Yoga expert, Manisha Kohli reveals 5 simple chair yoga poses that you can perform at home to improve your posture and relieve stress and anxiety.
Chair yoga can be done at any given time. Especially during such crucial times when everyone is working from home and spending hours sitting on a chair. A sedentary lifestyle can deteriorate your health and cause mental illness as well. Yoga is a powerful tool to combat any diseases and mental illness. Even though you may not find time to perform regular yoga poses on the mat, chair yoga can be done easily at your workstation.
We suggest you include these if you have a sitting job. Chairs with wheels are not ideal since they are unstable, but firm and steady chairs can be used to perform these asanas. If you are on the shorter side, put blocks or a folded yoga mat under your feet to give yourself a firm foundation.
Cat and cow chair pose
Sit on a chair with the spine long and both feet on the floor. Place your hands on your knees or the tops of your thighs.
Inhale and arch your spine and roll your shoulders down and back, bringing your shoulder blades onto your back. This is cow position.
Exhale and round your spine and drop your chin to your chest, letting the shoulder and head come forward. This is cat position.
Continue moving between cow on the inhalations and cat on the exhalations for five breaths.
Chair Pigeon – Eka Pada Rajakapotasana
Bring your right ankle to rest on your left thigh, keeping the knee in line with your ankle as much as possible. Hold this chair pigeon for three to five breaths.

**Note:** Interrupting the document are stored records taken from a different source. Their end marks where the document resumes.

File: config.mk
export PLATFORM = sky130hd
export DESIGN_NAME = johnson_ring_ctrl
export DESIGN_NICKNAME = d
export VERILOG_FILES = /design/src/rtl/johnson_ring_ctrl.sv
export SDC_FILE = /design/constraint.sdc
export NUM_CORES = 1
export LEC_CHECK = 0
export ABC_AREA = 1
export BUFFER_PORTS_ARGS = -buffer_cell sky130_fd_sc_hd__clkbuf_2
export CAP_MARGIN = 20
export CELL_PAD_IN_SITES_DETAIL_PLACEMENT = 1
export CELL_PAD_IN_SITES_GLOBAL_PLACEMENT = 1
export CORE_ASPECT_RATIO = 0.5
export CORE_MARGIN = 2
export CORE_UTILIZATION = 44
export CTS_CLUSTER_DIAMETER = 50
export DETAILED_ROUTE_END_ITERATION = 7
export MAX_ROUTING_LAYER = met4
export PLACE_DENSITY = 0.88
export SLEW_MARGIN = 20
export SYNTH_ARGS = -nofsm -noshare
export SYNTH_HDL_FRONTEND = slang
export SYNTH_SLANG_ARGS = --single-unit
File: constraint.sdc
create_clock -name clk -period 14.09 [get_ports clk]
set_input_delay 1.409 -clock clk [delete_from_list [all_inputs] [get_ports clk]]
set_output_delay 1.409 -clock clk [all_outputs]
set_load 0.01 [all_outputs]
File: src/rtl/johnson_ring_ctrl.sv
// johnson_ring_ctrl
// Controller for an N-bit twisted-ring (Johnson) counter. It owns the ring
// register and tracks the phase index alongside it. It supports run/stop,
// a single-step handshake in HOLD, direction control, seed load with a
// legality check, and a wrap counter. An illegal seed raises a sticky err
// and forces a one-cycle FAULT state, after which the block returns to IDLE.
module johnson_ring_ctrl #(
    parameter int  N     = 6,
    parameter int  WRAPW = 8,
    localparam int PW    = $clog2(2*N)
) (
    input  logic             clk,
    input  logic             reset,
    input  logic             start,
    input  logic             stop,
    input  logic             dir,
    input  logic             step_req,
    output logic             step_ack,
    input  logic             seed_valid,
    input  logic [N-1:0]     seed,
    input  logic             clr_err,
    output logic [N-1:0]     q,
    output logic [PW-1:0]    phase,
    output logic [WRAPW-1:0] wraps,
    output logic             busy,
    output logic             err
);

    typedef enum logic [1:0] {
        IDLE  = 2'd0,
        RUN   = 2'd1,
        HOLD  = 2'd2,
        FAULT = 2'd3
    } state_t;

    localparam logic [PW-1:0] LAST_PHASE = PW'(2*N-1);

    state_t           state_q, state_d;
    logic [N-1:0]     ring_q, ring_d;
    logic [PW-1:0]    phase_q, phase_d;
    logic [WRAPW-1:0] wraps_q, wraps_d;
    logic             step_ack_q, step_ack_d;
    logic             err_q, err_d;

    // Seed decode results
    int unsigned      seed_ones;
    logic [N-1:0]     seed_mask;
    logic             seed_legal;
    logic [PW-1:0]    seed_phase;

    // One-shift lookahead in the direction currently requested
    logic [N-1:0]     shift_ring;
    logic [PW-1:0]    shift_phase;
    logic             shift_wrap;

    logic             do_shift;
    logic             do_load;

    // Seed legality and phase: a legal pattern is fully determined by its
    // popcount and its MSB, so rebuild that pattern and compare it to the seed.
    always_comb begin
        seed_ones = 0;
        for (int unsigned i = 0; i < N; i++) begin
            if (seed[i]) begin
                seed_ones = seed_ones + 1;
            end
        end
        if (seed[N-1] || (seed == '0)) begin
            seed_mask  = {N{1'b1}} << (N - seed_ones);
            seed_phase = PW'(seed_ones);
        end else begin
            seed_mask  = {N{1'b1}} >> (N - seed_ones);
            seed_phase = PW'(2*N - seed_ones);
        end
        seed_legal = (seed == seed_mask);
    end

    // Next ring value, phase, and wrap flag for a single shift in direction dir
    always_comb begin
        if (!dir) begin
            shift_ring  = {~ring_q[0], ring_q[N-1:1]};
            shift_wrap  = (phase_q == LAST_PHASE);
            shift_phase = shift_wrap ? '0 : phase_q + PW'(1);
        end else begin
            shift_ring  = {ring_q[N-2:0], ~ring_q[N-1]};
            shift_wrap  = (phase_q == '0);
            shift_phase = shift_wrap ? LAST_PHASE : phase_q - PW'(1);
        end
    end

    // Next-state and datapath selection: seed_valid > stop > start > step_req
    always_comb begin
        state_d    = state_q;
        ring_d     = ring_q;
        phase_d    = phase_q;
        wraps_d    = wraps_q;
        step_ack_d = 1'b0;
        err_d      = err_q & ~clr_err;
        do_shift   = 1'b0;
        do_load    = 1'b0;

        case (state_q)
            IDLE: begin
                if (seed_valid) begin
                    do_load = 1'b1;
                end else if (start) begin
                    state_d = RUN;
                end
            end
            RUN: begin
                if (stop) begin
                    state_d = HOLD;
                end else begin
                    do_shift = 1'b1;
                end
            end
            HOLD: begin
                if (seed_valid) begin
                    do_load = 1'b1;
                end else if (stop) begin
                    state_d = IDLE;
                end else if (start) begin
                    state_d = RUN;
                end else if (step_req && !step_ack_q) begin
                    do_shift   = 1'b1;
                    step_ack_d = 1'b1;
                end
            end
            FAULT: begin
                state_d = IDLE;
                ring_d  = '0;
                phase_d = '0;
            end
            default: begin
                state_d = IDLE;
            end
        endcase

        if (do_shift) begin
            ring_d  = shift_ring;
            phase_d = shift_phase;
            if (shift_wrap) begin
                wraps_d = wraps_q + WRAPW'(1);
            end
        end

        // An illegal seed overrides a same-edge clr_err
        if (do_load) begin
            if (seed_legal) begin
                ring_d  = seed;
                phase_d = seed_phase;
            end else begin
                ring_d  = '0;
                phase_d = '0;
                err_d   = 1'b1;
                state_d = FAULT;
            end
        end
    end

    // State and datapath registers with synchronous reset
    always_ff @(posedge clk) begin
        if (reset) begin
            state_q    <= IDLE;
            ring_q     <= '0;
            phase_q    <= '0;
            wraps_q    <= '0;
            step_ack_q <= 1'b0;
            err_q      <= 1'b0;
        end else begin
            state_q    <= state_d;
            ring_q     <= ring_d;
            phase_q    <= phase_d;
            wraps_q    <= wraps_d;
            step_ack_q <= step_ack_d;
            err_q      <= err_d;
        end
    end

    assign q        = ring_q;
    assign phase    = phase_q;
    assign wraps    = wraps_q;
    assign step_ack = step_ack_q;
    assign err      = err_q;
    assign busy     = (state_q == RUN);

endmodule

You may forward bend to intensify the stretch if you like. Repeat with the left leg.
Chair Eagle – Garudasana
Cross your right thigh over your left thigh for an eagle pose. If you can, wrap the right foot all the way around the left calf.
Cross your left arm over the right one at the elbow. Bend the elbows and bring your palms to touch.
Lift the elbows while dropping the shoulders away from the ears. Hold three to five breaths.
Repeat on the other side.
Chair Spinal Twist – Ardha Matsyendrasana
Come to sit sideways on the chair, facing to the left. Twist your torso toward the left, holding onto the back of the chair, for a spinal twist.
Lengthen your spine on each inhale and twist on each exhale for five breaths.
Move your legs around to the right side of the chair and repeat the twist to the right side.
Use the chair as a prop to stretch your arms and your legs. You can close your eyes too to give the much-needed break to the eyes from constant screen exposure.